MICHELE NORRIS, Host:
Authorities had to decide whether to ground planes and inconvenience tens of thousands of travelers or let the planes fly and risk an accident. They decided to ground the planes, and as NPR's Joe Palca reports, it now appears that was a good call.
JOE PALCA: The Icelandic eruption was a pain in the neck for a lot of people. One of them was Susan Stipp. She's a professor of nanotechnology at the University of Copenhagen. She had colleagues that needed to get home to Denmark and others who were waiting to leave.
SUSAN STIPP: And I had some samples that needed to come from Scotland and get processed in Denmark.
PALCA: Stipp wondered if officials had made the right decision to close the airspace over Europe, and since she studies tiny particles like the ones in volcanic ash, she was in a position to find out.
STIPP: So I phoned up my friend and colleague Siggy Gislason in Iceland, and we agreed to get some ash and see if we could do something.
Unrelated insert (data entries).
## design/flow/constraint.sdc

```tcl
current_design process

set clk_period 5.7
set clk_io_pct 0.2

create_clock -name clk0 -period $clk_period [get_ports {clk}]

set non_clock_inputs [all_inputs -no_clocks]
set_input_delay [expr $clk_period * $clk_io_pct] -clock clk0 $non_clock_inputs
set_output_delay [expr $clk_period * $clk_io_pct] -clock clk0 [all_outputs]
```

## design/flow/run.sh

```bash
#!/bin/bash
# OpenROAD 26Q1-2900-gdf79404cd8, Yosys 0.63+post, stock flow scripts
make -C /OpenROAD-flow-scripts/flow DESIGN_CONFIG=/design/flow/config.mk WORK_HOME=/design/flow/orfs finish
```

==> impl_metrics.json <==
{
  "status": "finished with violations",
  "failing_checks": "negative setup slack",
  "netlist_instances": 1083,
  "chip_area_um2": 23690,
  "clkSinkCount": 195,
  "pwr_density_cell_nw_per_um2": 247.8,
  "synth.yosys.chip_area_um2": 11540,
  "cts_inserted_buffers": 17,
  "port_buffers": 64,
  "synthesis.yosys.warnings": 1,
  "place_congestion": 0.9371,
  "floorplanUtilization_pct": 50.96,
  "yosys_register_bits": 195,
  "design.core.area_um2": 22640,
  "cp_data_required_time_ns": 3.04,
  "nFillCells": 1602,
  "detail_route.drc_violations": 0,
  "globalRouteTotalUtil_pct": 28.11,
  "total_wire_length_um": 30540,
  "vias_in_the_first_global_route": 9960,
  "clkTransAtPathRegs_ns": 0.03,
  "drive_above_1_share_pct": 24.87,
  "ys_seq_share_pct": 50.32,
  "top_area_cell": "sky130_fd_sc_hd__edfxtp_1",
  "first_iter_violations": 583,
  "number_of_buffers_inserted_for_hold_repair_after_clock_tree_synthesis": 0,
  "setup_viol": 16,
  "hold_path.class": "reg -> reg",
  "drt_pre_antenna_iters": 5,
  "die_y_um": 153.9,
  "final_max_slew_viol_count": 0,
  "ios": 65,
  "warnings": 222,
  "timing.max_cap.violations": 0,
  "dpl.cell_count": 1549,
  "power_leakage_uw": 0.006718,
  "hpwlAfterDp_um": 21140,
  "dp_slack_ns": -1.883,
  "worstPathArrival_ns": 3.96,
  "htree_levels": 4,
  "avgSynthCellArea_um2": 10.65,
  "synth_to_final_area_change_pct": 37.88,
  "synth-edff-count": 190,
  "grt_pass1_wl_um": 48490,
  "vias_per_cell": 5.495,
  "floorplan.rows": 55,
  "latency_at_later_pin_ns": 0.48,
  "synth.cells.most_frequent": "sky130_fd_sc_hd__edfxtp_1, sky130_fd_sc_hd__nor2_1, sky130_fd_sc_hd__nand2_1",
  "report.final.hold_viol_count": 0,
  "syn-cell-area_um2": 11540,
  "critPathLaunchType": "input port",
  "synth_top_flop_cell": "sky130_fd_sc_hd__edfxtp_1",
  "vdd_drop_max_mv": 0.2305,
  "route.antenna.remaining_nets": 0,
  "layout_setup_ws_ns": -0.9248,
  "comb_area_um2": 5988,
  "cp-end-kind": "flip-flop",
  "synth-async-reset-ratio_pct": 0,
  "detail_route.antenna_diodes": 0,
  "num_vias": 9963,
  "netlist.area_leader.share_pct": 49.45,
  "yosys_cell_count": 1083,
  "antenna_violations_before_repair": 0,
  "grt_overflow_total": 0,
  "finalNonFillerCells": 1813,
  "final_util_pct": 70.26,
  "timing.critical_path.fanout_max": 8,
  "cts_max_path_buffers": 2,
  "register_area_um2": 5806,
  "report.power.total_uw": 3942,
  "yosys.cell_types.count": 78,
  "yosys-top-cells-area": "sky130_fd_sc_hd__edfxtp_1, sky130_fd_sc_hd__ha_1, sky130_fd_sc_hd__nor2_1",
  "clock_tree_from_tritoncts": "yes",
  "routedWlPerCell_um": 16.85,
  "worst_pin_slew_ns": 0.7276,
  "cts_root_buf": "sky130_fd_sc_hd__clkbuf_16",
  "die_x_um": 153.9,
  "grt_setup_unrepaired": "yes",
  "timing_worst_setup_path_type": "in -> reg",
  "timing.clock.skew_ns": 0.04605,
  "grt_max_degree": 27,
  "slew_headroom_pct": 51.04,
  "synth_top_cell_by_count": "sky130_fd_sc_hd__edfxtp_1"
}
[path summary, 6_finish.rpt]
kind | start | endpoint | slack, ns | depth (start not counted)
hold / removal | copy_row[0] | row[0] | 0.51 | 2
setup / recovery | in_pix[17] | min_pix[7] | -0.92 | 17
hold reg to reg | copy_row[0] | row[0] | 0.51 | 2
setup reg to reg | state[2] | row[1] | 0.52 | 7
PALCA: Gislason and some of his colleagues drove from Reykjavik to the foot of the volcano, collected some ash, and when planes started flying again, they sent the samples to Stipp in Denmark, where she analyzed them. One thing became clear to once.
STIPP: They made exactly the right decision.
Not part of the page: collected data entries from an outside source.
==> flow/design.v <==
`timescale 1ns / 1ps
module qfour(input clk, reset,DAT,output reg [3:0] counter);
reg [2:0] shift;
always @(posedge clk)
begin 
shift <= (shift << 1) | DAT;
if(shift == 3'b101)
begin 
counter <=counter+1;
end 
 if(reset==1'b1)  
 begin 
 shift <= 3'b000;
 counter <= 4'b0000;
end 
end
endmodule
==> flow/run.sh <==
#!/bin/bash
# OpenROAD 26Q1-2900-gdf79404cd8, Yosys 0.63+post, stock flow scripts
make -C /OpenROAD-flow-scripts/flow DESIGN_CONFIG=/design/flow/config.mk WORK_HOME=/design/flow/orfs finish
==> flow/config.mk <==
export PLATFORM = sky130hd
export DESIGN_NAME = qfour
export DESIGN_NICKNAME = qfour
export VERILOG_FILES = /design/flow/design.v
export SDC_FILE = /design/flow/constraint.sdc
export NUM_CORES = 4
export LEC_CHECK = 1
export CORE_AREA = 10 10 70 70
export DIE_AREA = 0 0 80 80
export SYNTH_HDL_FRONTEND = slang
==> flow/constraint.sdc <==
current_design qfour

set clk_period 1.5
set clk_io_pct 0.2

create_clock -name clk0 -period $clk_period [get_ports {clk}]

set non_clock_inputs [all_inputs -no_clocks]
set_input_delay [expr $clk_period * $clk_io_pct] -clock clk0 $non_clock_inputs
set_output_delay [expr $clk_period * $clk_io_pct] -clock clk0 [all_outputs]
==> results.cfg <==
; yosys + openroad results
[sta]
maxClockFrequency_mhz = 708
setup_viol = 0
timing.setup.tns_ns = 0
timing.clock.skew_ns = 0.00120
tightest_slew_ns = 0.277
finalHoldViolCount = 0
final-max-slew-violation-count = 0
min_period_over_period = 0.941
slew-limit-headroom = 0.814
post-route-min-period_ns = 1.41
rsz0062_at_grt = false

[synthesis]
syn_area_per_cell_um2 = 11.3
synth-area-yosys_um2 = 260
ys.warnings.count = 0
synth_flops = 7
syn-cell-area_um2 = 260
synth_dominant_cell_count = dfxtp_1
synth_area_leader_cell = dfxtp_1
post_synth_inst_count = 23
yosysUniqueCellTypes = 12
asyncSetResetFlopFracSynth = 0
synth.yosys.seq_area_share = 0.538
flop_cell = dfxtp_1
ys_cells = 23
post_synth_top_cells = dfxtp_1 (7), nor2_1 (3), nor2b_1 (3)
synth_top_area_share = 0.538
top_cells_by_area = dfxtp_1 (54%), nand3b_4 (7.7%), nor2b_1 (7.2%)
enable_flop_cells = 0

[detailed_routing]
detail-route-antenna-nets = 0
drtIter0Drc = 0
route.final.wire_length_um = 538
post-route-drc-count = 0
vias = 189
routedWlPerCell_um = 6.81
post_drt_via_cell_ratio = 2.39
antenna-diode-count = 0
drt_pre_antenna_iters = 1

[die]
die_y_um = 80
die_area_um2 = 6400
die_width_um = 80
fp.coreArea_um2 = 3420
core.rowCount = 21
boundaryPins = 7
initial_core_util = 0.0762

[clocking]
htreeDepth = 1
tritoncts = done
clk_pin_slew_ns = 0.05
cts_hold_buffers_added = 0
postCtsSetupBuffers = 0
cts_repair_resize_count = 0
cts_root_buffer = clkbuf_4
clkLatencyLatePin_ns = 0.25
cts_inserted_buffers = 3
tritoncts_num_sinks = 7
clock_path_buffers = 2

[status]
result_of_the_run = completed

[setup_path]
crit_family = buffers and inverters
critPathLaunchType = flop
cpPeakStageDelay_ns = 0.49
path_buffers = 1
crit_path_end_kind = primary output
path_class = reg -> out
critical_path.cell_chain = clkdlybuf4s50_1
cpMaxStageDelayCell = clkdlybuf4s50_1
worst_r2r_path_depth = 3
timing.critical_path.fanout_max = 4
cp.depth = 1
crit_required_ns = 1.20
arrival_time_worst_endpoint_ns = 1.11

[placement]
gp_routability_congestion = 0.654
dp_hpwl_um = 430
placed_cells_incl_taps = 75
place.port_buffers = 6
placed_cell_area_um2 = 378

[pwr]
power_total_w = 0.000373
p_leak_nw = 0.166
p_per_area_nw_per_um2 = 923
irDropWorstVdd_v = 0.000291

[global_route]
grt_pass1_vias = 209
grt_max_degree = 8
globalRouteOverflowTotal = 0
track_usage = 0.0190
grt_antenna_before_repair = 0
grt_first_pass_wirelength_um = 924

[flow_run]
max_cap_viol_count = 0
tool_warnings = 25

[cells_and_area]
layout.cell_area.non_filler_um2 = 404
num-fill-cells = 403
final_std_cells_w_o_fill = 79
area_growth_syn_to_layout_pct = 55.3
drive_above_1_share = 0.121

[hold_path]
min_path_cells = 1
min-delay-path-class = reg -> reg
PALCA: To close the airspace, that is. Stipp says her analysis showed there were several reasons the ash particles from the Iceland volcano were so dangerous. First, they were particularly fine-grained.
STIPP: And those fine particles are extremely sharp compared to typical ash, which is usually somewhat more rounded.
PALCA: They were also extremely hard.
STIPP: And the sharpness and the hardness makes them abrasive for airplane wings and bodies and windows.
PALCA: The abrasion can make it impossible to see out the cockpit window. Finally, the fact they were small posed a particular threat to jet engines.
STIPP: If they're tiny particles, then they can melt quickly, and then they condense on the cooler engine parts and cause them to fail.
PALCA: Joe Palca, NPR News.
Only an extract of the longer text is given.